→ **What needs to be done**
Here are some records. Transcribe all of them exactly.
::::::::::
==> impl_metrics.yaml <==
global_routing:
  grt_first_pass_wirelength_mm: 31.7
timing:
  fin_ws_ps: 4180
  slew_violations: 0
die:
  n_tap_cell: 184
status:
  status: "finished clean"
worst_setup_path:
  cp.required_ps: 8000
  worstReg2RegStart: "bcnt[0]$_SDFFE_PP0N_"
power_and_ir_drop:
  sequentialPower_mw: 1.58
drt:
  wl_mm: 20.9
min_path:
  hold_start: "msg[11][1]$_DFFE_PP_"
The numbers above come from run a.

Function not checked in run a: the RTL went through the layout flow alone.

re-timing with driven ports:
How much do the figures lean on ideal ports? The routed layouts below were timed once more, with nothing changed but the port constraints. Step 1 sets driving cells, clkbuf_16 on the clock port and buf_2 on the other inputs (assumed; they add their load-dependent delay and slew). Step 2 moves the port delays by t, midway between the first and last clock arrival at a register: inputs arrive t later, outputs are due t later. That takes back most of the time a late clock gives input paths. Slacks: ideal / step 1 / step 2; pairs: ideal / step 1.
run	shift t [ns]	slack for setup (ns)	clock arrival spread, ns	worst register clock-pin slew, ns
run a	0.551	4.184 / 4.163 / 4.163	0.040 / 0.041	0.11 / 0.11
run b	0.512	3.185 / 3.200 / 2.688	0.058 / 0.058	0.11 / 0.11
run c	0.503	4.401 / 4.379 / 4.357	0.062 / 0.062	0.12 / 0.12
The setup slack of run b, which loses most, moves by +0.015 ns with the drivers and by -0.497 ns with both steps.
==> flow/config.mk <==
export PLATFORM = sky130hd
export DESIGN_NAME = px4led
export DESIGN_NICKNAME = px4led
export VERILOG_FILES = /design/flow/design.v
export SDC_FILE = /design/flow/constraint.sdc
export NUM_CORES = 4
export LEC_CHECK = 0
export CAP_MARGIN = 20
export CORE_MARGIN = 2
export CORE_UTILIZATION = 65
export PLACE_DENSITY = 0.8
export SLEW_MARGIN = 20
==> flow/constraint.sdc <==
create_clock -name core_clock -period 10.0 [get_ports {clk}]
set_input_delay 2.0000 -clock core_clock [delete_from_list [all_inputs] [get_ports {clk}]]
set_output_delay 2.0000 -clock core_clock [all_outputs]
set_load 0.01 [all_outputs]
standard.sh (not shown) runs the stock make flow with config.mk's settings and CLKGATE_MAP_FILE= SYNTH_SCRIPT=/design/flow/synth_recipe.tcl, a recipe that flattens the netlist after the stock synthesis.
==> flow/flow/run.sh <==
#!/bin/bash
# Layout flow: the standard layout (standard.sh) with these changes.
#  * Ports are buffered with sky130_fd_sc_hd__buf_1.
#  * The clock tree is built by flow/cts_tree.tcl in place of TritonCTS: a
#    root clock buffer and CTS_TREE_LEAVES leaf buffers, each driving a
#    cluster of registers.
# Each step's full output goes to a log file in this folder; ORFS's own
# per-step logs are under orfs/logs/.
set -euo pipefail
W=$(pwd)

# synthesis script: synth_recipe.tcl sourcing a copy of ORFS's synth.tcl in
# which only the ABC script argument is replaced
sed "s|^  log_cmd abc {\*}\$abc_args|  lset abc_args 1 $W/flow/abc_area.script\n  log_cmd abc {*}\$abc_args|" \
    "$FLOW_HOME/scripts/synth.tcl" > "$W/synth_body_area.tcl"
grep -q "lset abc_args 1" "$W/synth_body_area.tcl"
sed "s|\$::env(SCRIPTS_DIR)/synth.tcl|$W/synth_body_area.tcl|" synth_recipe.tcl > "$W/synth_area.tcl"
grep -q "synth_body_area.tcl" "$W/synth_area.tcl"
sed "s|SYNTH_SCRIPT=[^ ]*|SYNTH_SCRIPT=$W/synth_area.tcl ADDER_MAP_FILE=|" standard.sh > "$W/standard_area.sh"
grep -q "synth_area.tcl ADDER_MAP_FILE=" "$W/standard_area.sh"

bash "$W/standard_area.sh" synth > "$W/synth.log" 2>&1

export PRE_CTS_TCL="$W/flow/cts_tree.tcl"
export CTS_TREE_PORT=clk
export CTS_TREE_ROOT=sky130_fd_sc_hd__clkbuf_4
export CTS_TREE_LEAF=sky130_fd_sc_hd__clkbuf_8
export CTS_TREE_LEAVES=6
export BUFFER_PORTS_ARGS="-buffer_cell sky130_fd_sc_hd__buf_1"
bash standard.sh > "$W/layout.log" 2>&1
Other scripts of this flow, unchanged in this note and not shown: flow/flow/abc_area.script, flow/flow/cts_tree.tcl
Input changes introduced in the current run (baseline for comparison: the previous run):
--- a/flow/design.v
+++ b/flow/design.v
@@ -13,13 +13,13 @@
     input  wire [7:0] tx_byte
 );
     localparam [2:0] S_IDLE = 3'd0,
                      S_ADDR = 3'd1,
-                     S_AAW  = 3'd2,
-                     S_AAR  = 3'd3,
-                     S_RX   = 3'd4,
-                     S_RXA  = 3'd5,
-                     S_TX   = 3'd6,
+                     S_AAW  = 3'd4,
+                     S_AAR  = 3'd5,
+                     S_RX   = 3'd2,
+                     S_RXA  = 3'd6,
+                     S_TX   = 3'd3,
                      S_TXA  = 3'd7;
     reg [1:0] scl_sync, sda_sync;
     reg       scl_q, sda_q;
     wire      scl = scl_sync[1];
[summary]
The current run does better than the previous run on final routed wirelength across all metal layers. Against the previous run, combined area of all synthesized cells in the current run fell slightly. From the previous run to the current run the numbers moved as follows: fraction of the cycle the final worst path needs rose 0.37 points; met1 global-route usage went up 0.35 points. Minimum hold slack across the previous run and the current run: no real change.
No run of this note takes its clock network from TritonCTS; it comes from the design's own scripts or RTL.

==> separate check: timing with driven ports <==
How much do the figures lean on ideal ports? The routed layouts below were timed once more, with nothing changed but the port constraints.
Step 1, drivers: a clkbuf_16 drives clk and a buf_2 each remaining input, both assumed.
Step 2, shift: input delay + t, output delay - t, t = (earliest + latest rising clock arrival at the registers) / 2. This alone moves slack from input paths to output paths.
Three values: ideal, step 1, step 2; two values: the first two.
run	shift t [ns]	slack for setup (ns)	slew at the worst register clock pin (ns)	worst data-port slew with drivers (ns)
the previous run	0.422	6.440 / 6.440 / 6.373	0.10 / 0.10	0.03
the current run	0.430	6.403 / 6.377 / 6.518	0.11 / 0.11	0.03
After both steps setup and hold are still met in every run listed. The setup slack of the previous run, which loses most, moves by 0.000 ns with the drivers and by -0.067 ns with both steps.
::::::::::
→ **Output**
==> impl_metrics.yaml <==
global_routing:
  grt_first_pass_wirelength_mm: 31.7
timing:
  fin_ws_ps: 4180
  slew_violations: 0
die:
  n_tap_cell: 184
status:
  status: "finished clean"
worst_setup_path:
  cp.required_ps: 8000
  worstReg2RegStart: "bcnt[0]$_SDFFE_PP0N_"
power_and_ir_drop:
  sequentialPower_mw: 1.58
drt:
  wl_mm: 20.9
min_path:
  hold_start: "msg[11][1]$_DFFE_PP_"
The numbers above come from run a.

Function not checked in run a: the RTL went through the layout flow alone.

re-timing with driven ports:
How much do the figures lean on ideal ports? The routed layouts below were timed once more, with nothing changed but the port constraints. Step 1 sets driving cells, clkbuf_16 on the clock port and buf_2 on the other inputs (assumed; they add their load-dependent delay and slew). Step 2 moves the port delays by t, midway between the first and last clock arrival at a register: inputs arrive t later, outputs are due t later. That takes back most of the time a late clock gives input paths. Slacks: ideal / step 1 / step 2; pairs: ideal / step 1.
run	shift t [ns]	slack for setup (ns)	clock arrival spread, ns	worst register clock-pin slew, ns
run a	0.551	4.184 / 4.163 / 4.163	0.040 / 0.041	0.11 / 0.11
run b	0.512	3.185 / 3.200 / 2.688	0.058 / 0.058	0.11 / 0.11
run c	0.503	4.401 / 4.379 / 4.357	0.062 / 0.062	0.12 / 0.12
The setup slack of run b, which loses most, moves by +0.015 ns with the drivers and by -0.497 ns with both steps.
==> flow/config.mk <==
export PLATFORM = sky130hd
export DESIGN_NAME = px4led
export DESIGN_NICKNAME = px4led
export VERILOG_FILES = /design/flow/design.v
export SDC_FILE = /design/flow/constraint.sdc
export NUM_CORES = 4
export LEC_CHECK = 0
export CAP_MARGIN = 20
export CORE_MARGIN = 2
export CORE_UTILIZATION = 65
export PLACE_DENSITY = 0.8
export SLEW_MARGIN = 20
==> flow/constraint.sdc <==
create_clock -name core_clock -period 10.0 [get_ports {clk}]
set_input_delay 2.0000 -clock core_clock [delete_from_list [all_inputs] [get_ports {clk}]]
set_output_delay 2.0000 -clock core_clock [all_outputs]
set_load 0.01 [all_outputs]
standard.sh (not shown) runs the stock make flow with config.mk's settings and CLKGATE_MAP_FILE= SYNTH_SCRIPT=/design/flow/synth_recipe.tcl, a recipe that flattens the netlist after the stock synthesis.
==> flow/flow/run.sh <==
#!/bin/bash
# Layout flow: the standard layout (standard.sh) with these changes.
#  * Ports are buffered with sky130_fd_sc_hd__buf_1.
#  * The clock tree is built by flow/cts_tree.tcl in place of TritonCTS: a
#    root clock buffer and CTS_TREE_LEAVES leaf buffers, each driving a
#    cluster of registers.
# Each step's full output goes to a log file in this folder; ORFS's own
# per-step logs are under orfs/logs/.
set -euo pipefail
W=$(pwd)

# synthesis script: synth_recipe.tcl sourcing a copy of ORFS's synth.tcl in
# which only the ABC script argument is replaced
sed "s|^  log_cmd abc {\*}\$abc_args|  lset abc_args 1 $W/flow/abc_area.script\n  log_cmd abc {*}\$abc_args|" \
    "$FLOW_HOME/scripts/synth.tcl" > "$W/synth_body_area.tcl"
grep -q "lset abc_args 1" "$W/synth_body_area.tcl"
sed "s|\$::env(SCRIPTS_DIR)/synth.tcl|$W/synth_body_area.tcl|" synth_recipe.tcl > "$W/synth_area.tcl"
grep -q "synth_body_area.tcl" "$W/synth_area.tcl"
sed "s|SYNTH_SCRIPT=[^ ]*|SYNTH_SCRIPT=$W/synth_area.tcl ADDER_MAP_FILE=|" standard.sh > "$W/standard_area.sh"
grep -q "synth_area.tcl ADDER_MAP_FILE=" "$W/standard_area.sh"

bash "$W/standard_area.sh" synth > "$W/synth.log" 2>&1

export PRE_CTS_TCL="$W/flow/cts_tree.tcl"
export CTS_TREE_PORT=clk
export CTS_TREE_ROOT=sky130_fd_sc_hd__clkbuf_4
export CTS_TREE_LEAF=sky130_fd_sc_hd__clkbuf_8
export CTS_TREE_LEAVES=6
export BUFFER_PORTS_ARGS="-buffer_cell sky130_fd_sc_hd__buf_1"
bash standard.sh > "$W/layout.log" 2>&1
Other scripts of this flow, unchanged in this note and not shown: flow/flow/abc_area.script, flow/flow/cts_tree.tcl
Input changes introduced in the current run (baseline for comparison: the previous run):
--- a/flow/design.v
+++ b/flow/design.v
@@ -13,13 +13,13 @@
     input  wire [7:0] tx_byte
 );
     localparam [2:0] S_IDLE = 3'd0,
                      S_ADDR = 3'd1,
-                     S_AAW  = 3'd2,
-                     S_AAR  = 3'd3,
-                     S_RX   = 3'd4,
-                     S_RXA  = 3'd5,
-                     S_TX   = 3'd6,
+                     S_AAW  = 3'd4,
+                     S_AAR  = 3'd5,
+                     S_RX   = 3'd2,
+                     S_RXA  = 3'd6,
+                     S_TX   = 3'd3,
                      S_TXA  = 3'd7;
     reg [1:0] scl_sync, sda_sync;
     reg       scl_q, sda_q;
     wire      scl = scl_sync[1];
[summary]
The current run does better than the previous run on final routed wirelength across all metal layers. Against the previous run, combined area of all synthesized cells in the current run fell slightly. From the previous run to the current run the numbers moved as follows: fraction of the cycle the final worst path needs rose 0.37 points; met1 global-route usage went up 0.35 points. Minimum hold slack across the previous run and the current run: no real change.
No run of this note takes its clock network from TritonCTS; it comes from the design's own scripts or RTL.

==> separate check: timing with driven ports <==
How much do the figures lean on ideal ports? The routed layouts below were timed once more, with nothing changed but the port constraints.
Step 1, drivers: a clkbuf_16 drives clk and a buf_2 each remaining input, both assumed.
Step 2, shift: input delay + t, output delay - t, t = (earliest + latest rising clock arrival at the registers) / 2. This alone moves slack from input paths to output paths.
Three values: ideal, step 1, step 2; two values: the first two.
run	shift t [ns]	slack for setup (ns)	slew at the worst register clock pin (ns)	worst data-port slew with drivers (ns)
the previous run	0.422	6.440 / 6.440 / 6.373	0.10 / 0.10	0.03
the current run	0.430	6.403 / 6.377 / 6.518	0.11 / 0.11	0.03
After both steps setup and hold are still met in every run listed. The setup slack of the previous run, which loses most, moves by 0.000 ns with the drivers and by -0.067 ns with both steps.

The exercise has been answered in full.